Paul and Jesse each choose a number at random from the first six primes. What is the probability that the sum of the numbers they choose is divisible by 3?
Paul and Jesse each choose a number at random from the first six primes. What is the probability that the sum of the numbers they choose is divisible by 3?
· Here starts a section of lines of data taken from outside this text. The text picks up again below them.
--- flow/run.sh ---
#!/bin/bash
# OpenROAD 26Q1-2900-gdf79404cd8, Yosys 0.63+post, stock flow scripts
make -C /OpenROAD-flow-scripts/flow DESIGN_CONFIG=/design/flow/config.mk WORK_HOME=/design/flow/orfs finish
--- flow/config.mk ---
export PLATFORM = sky130hd
export DESIGN_NAME = mdr
export DESIGN_NICKNAME = mdr
export VERILOG_FILES = /design/flow/design.v
export SDC_FILE = /design/flow/constraint.sdc
export NUM_CORES = 4
export LEC_CHECK = 1
export CORE_AREA = 10 10 97 97
export DIE_AREA = 0 0 107 107
--- flow/constraint.sdc ---
current_design mdr

set clk_period 1.3
set clk_io_pct 0.2

create_clock -name clk0 -period $clk_period [get_ports {clock}]

set non_clock_inputs [all_inputs -no_clocks]
set_input_delay [expr $clk_period * $clk_io_pct] -clock clk0 $non_clock_inputs
set_output_delay [expr $clk_period * $clk_io_pct] -clock clk0 [all_outputs]
--- flow/design.v ---
module mdr(mdr_bus_out, mdr_mem_out, mdr_bus_in, mdr_mem_in,
  clock, reset, enable_bus_out, enable_mem_out, enable_bus_read, enable_mem_read);
output[15:0] mdr_bus_out, mdr_mem_out;
input[15:0] mdr_bus_in, mdr_mem_in;
input clock, reset, enable_bus_out, enable_mem_out, enable_bus_read, enable_mem_read;
reg[15:0] mdr_val, mdr_bus_out, mdr_mem_out;
always @(posedge clock)
begin:behavior
  if (reset)
    mdr_val = 16'd0;
  else if (enable_bus_read)
    mdr_val = mdr_bus_in;
  else if (enable_mem_read)
    mdr_val = mdr_mem_in;
  if (enable_mem_out)
  begin
    mdr_bus_out = 16'hZZZZ;
    mdr_mem_out = mdr_val;
  end
  else if (enable_bus_out)
  begin
    mdr_bus_out = mdr_val;
    mdr_mem_out = 16'hZZZZ;
  end
  else
  begin
    mdr_mem_out = 16'hZZZZ;
    mdr_bus_out = 16'hZZZZ;
  end
end 
endmodule
==> flow_summary.yaml <==
# synthesis and place-and-route metrics
status:
  run_status: "completed"
logic_synthesis:
  ff_type: "dfxtp_1"
  avgSynthCellArea_um2: 10.6
  ys_cells: 87
  common_cells: "buf_4 (17), dfxtp_1 (16), mux2i_1 (16), nor2b_1 (16), a211oi_2 (10)"
  yosysMostFrequentCell: "buf_4"
  synthDistinctLibCells: 12
  synth.top_cell.area_share_pct: 34.6
  yosysTopAreaCell: "dfxtp_1"
  yosysWarnings: 5
  synth_cells: 87
  ys_ff: 16
  syn-cell-area_um2: 926
  synth_seq_share_pct: 34.6
  synth.area.top_cells: "dfxtp_1 (35%), mux2i_1 (17%), buf_4 (14%)"
  synth-edff-count: 0
  yosysChipArea_um2: 926
  async_flop_share_pct: 0
power:
  p_seq_share_pct: 42.7
  p_sw_share_pct: 23.8
  power_frac_clock_pct: 29.3
  combPwrFrac_pct: 28.0
  ir_worst_vdd_uv: 220
  p_per_area_mw_per_mm2: 770
  p_int_uw: 994
  p_sw_uw: 311
  p_leak_uw: 0.000751
  total_power_uw: 1310
global_route:
  antenna_found_initial: 0
  grt_usage_pct: 5.69
  grt_pass1_vias: 873
  overflow: 0
  grt_pass1_wl_um: 5140
  grt_max_degree: 11
worst_setup_path:
  cp_slowest_stage_delay_ns: 0.32
  path_delay_family: "buffers and inverters"
  crit_buf_inv: 2
  r2r_slack_ns: 0.47
  crit_fanout: 2
  critical_path_arrival_ns: 0.93
  endpoint_kind: "output pin"
  timing.critical_path.cells: "buf_4 > dlygate4sd2_1"
  criticalPathCategory: "reg -> out"
  critical-path-slowest-cell: "dfxtp_2"
  cp.required_ns: 1.04
  setup.worst_path.start_class: "flop"
clock_network:
  tritoncts: "yes"
  htreeDepth: 1
  cts_buffers: 3
  cts_max_path_buffers: 2
  clk_latency_ns: 0.25
  root_buffer: "clkbuf_8"
  clkTransAtPathRegs_ns: 0.07
  cts.sinks: 16
cells_and_area:
  largest_reg_flops: 16
  fin_area_mm2: 0.00170
  nFillCells: 827
  area_growth_pct: 83.1
  layout-drive-gt1-share_pct: 29.3
  combGateArea_um2: 430
  flop_area_um2: 340
floorplan:
  coreArea_mm2: 0.00729
  initCoreUtil_pct: 12.7
  die_x_um: 107
  io_pins: 70
  chipArea_mm2: 0.0114
  die_y_um: 107
  rows: 31
final_timing:
  min_period_ns: 1.19
  skew_ns: 0
  setup_viol: 0
  slew_headroom_pct: 85.4
  max_freq_mhz: 837
  hold_violations: 0
  setup_ws_ns: 0.106
  worstMarginPinSlew_ns: 0.218
  whs_ns: 0.562
  rsz0062_at_grt: "false"
  slew_violations: 0
  fin_tns_setup_ns: 0
  post-route-period-util_pct: 91.9
placement:
  pre_cts_ws_ns: -0.120
  place_area_mm2: 0.00164
  hpwlAfterDp_um: 2780
  portBuffers: 67
  gp_congestion: 0.706
detailed_routing:
  insertedDiodeCount: 0
  drc: 0
  first_pass_iters: 3
  drtIter0Drc: 24
  viasPerCell: 3.30
  wl_um: 3420
  detail-route-antenna-nets: 0
  avgRoutedWirePerCell_um: 13.8
  num_vias: 822
worst_hold_path:
  hp-class: "reg -> reg"
job:
  warnings: 27
  drv_cap: 0
-- timing repair --
action | CTS | global route
gates resized | 48 | 0
setup endpoints to repair | 32 | 0
hold buffers | 0 | 0
buffers inserted | 5 | 0
-- power groups by stage --
stage	combinational, uW	sequential (uW)	clock, uW
final	365	557	383
after CTS	376	558	419
after global routing	401	564	435
-- layout by cell type (no fill, tap or decap), drive strengths merged --
master / n
nor2b: 16
buf: 15
dfxtp: 16
inv: 1
clkdlybuf4s50: 35
clkbuf: 3
a211oi: 16
dlygate4sd2: 32
mux2i: 16
-- cells by family (layout without fill, tap and decap cells) --
kind of cell / count (synthesis) / in the layout / synth area share, %
muxes: 16 / 16 / 17.3
and+or+nand+nor: 16 / 16 / 10.8
AOI/OAI and AO/OA: 16 / 16 / 18.4
DFF: 16 / 16 / 34.6
buffers and inverters: 23 / 86 / 18.9
-- per-stage QoR --
stage	instances	utilization, %
2_1_floorplan	87	-
3_3_place_gp	241	22.4
3_5_place_dp	241	22.4
4_1_cts	249	23.2
5_1_grt	249	23.2
6_report	249	23.2
-- worst reg2reg max path, cell delays in order (launching register included) --
cell and delay [ns]:
dfxtp_2 0.32, buf_4 0.10, mux2i_1 0.05, a211oi_1 0.26
-- layer usage --
metal  up-vias  global-route usage (%)  wire, um  share of wire [%]
met3         2                    1.46       195                5.7
met1       383                    6.46      1350                 39
met2        22                    10.5      1830                 54
met4         0                    1.06        47                1.4
met5         -                       0         0                  0
li1        415                       -         -                  -
-- final cells by class --
type,count,share of cell area (%)
multi-input combinational,48,25.4
sequential,16,20.1
tap,99,7.31
timing repair buffer,82,44.6
inverter,1,0.221
clock buffer,3,2.44
-- worst paths after layout --
check | startpoint | endpoint | depth (start not counted)
max | mdr_bus_out[12] | mdr_mem_out[12] | 2
min | mdr_bus_out[13] | mdr_bus_out[13] | 2
max reg2reg | mdr_bus_out[2] | mdr_bus_out[2] | 3
min reg2reg | mdr_bus_out[13] | mdr_bus_out[13] | 2
Power and IR drop assume default switching activity.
The first six primes are 2, 3, 5, 7, 11, 13
I see nothing in the problem that would prohibit Paul and Jesse
from choosing the same number, so we have the following possible
2+2, 2+3, 2+5, 2+7, 2+11, 2+13
3+3, 3+5, 3+7, 3+11, 3+13
5+5, 5+7, 5+11, 5+13
7+7, 7+11, 7+13
11+11, 11+13
13+13
The pairs that total a multiple of 3 (marked in purple above) are
2+7, 2+13, 3+3, 5+7, 5+13, 7+11, and 11+13
7 pairs that total a multiple of 3
21 pairs possible
So the probability is 7 out of 21
7 1
––– = –––
21 3
.
If you choose 2 numbers out of the first 6 primes {2, 3, 5, 7, 11, 13}, with repetitions allowed, you should have this many sums: [6 + 2 - 1] C 2 =7 C 2 =21 sums. You should get the following sums:
(4, 5, 6, 7, 8, 9, 10, 10, 12, 13, 14, 14, 15, 16, 16, 18, 18, 20, 22, 24, 26)>Total = 21 Sums
(6, 9, 12, 15, 18, 18, 24) = 7 sums that are divisible by 3.
Therefore, the probability is: 7 / 21 = 1 / 3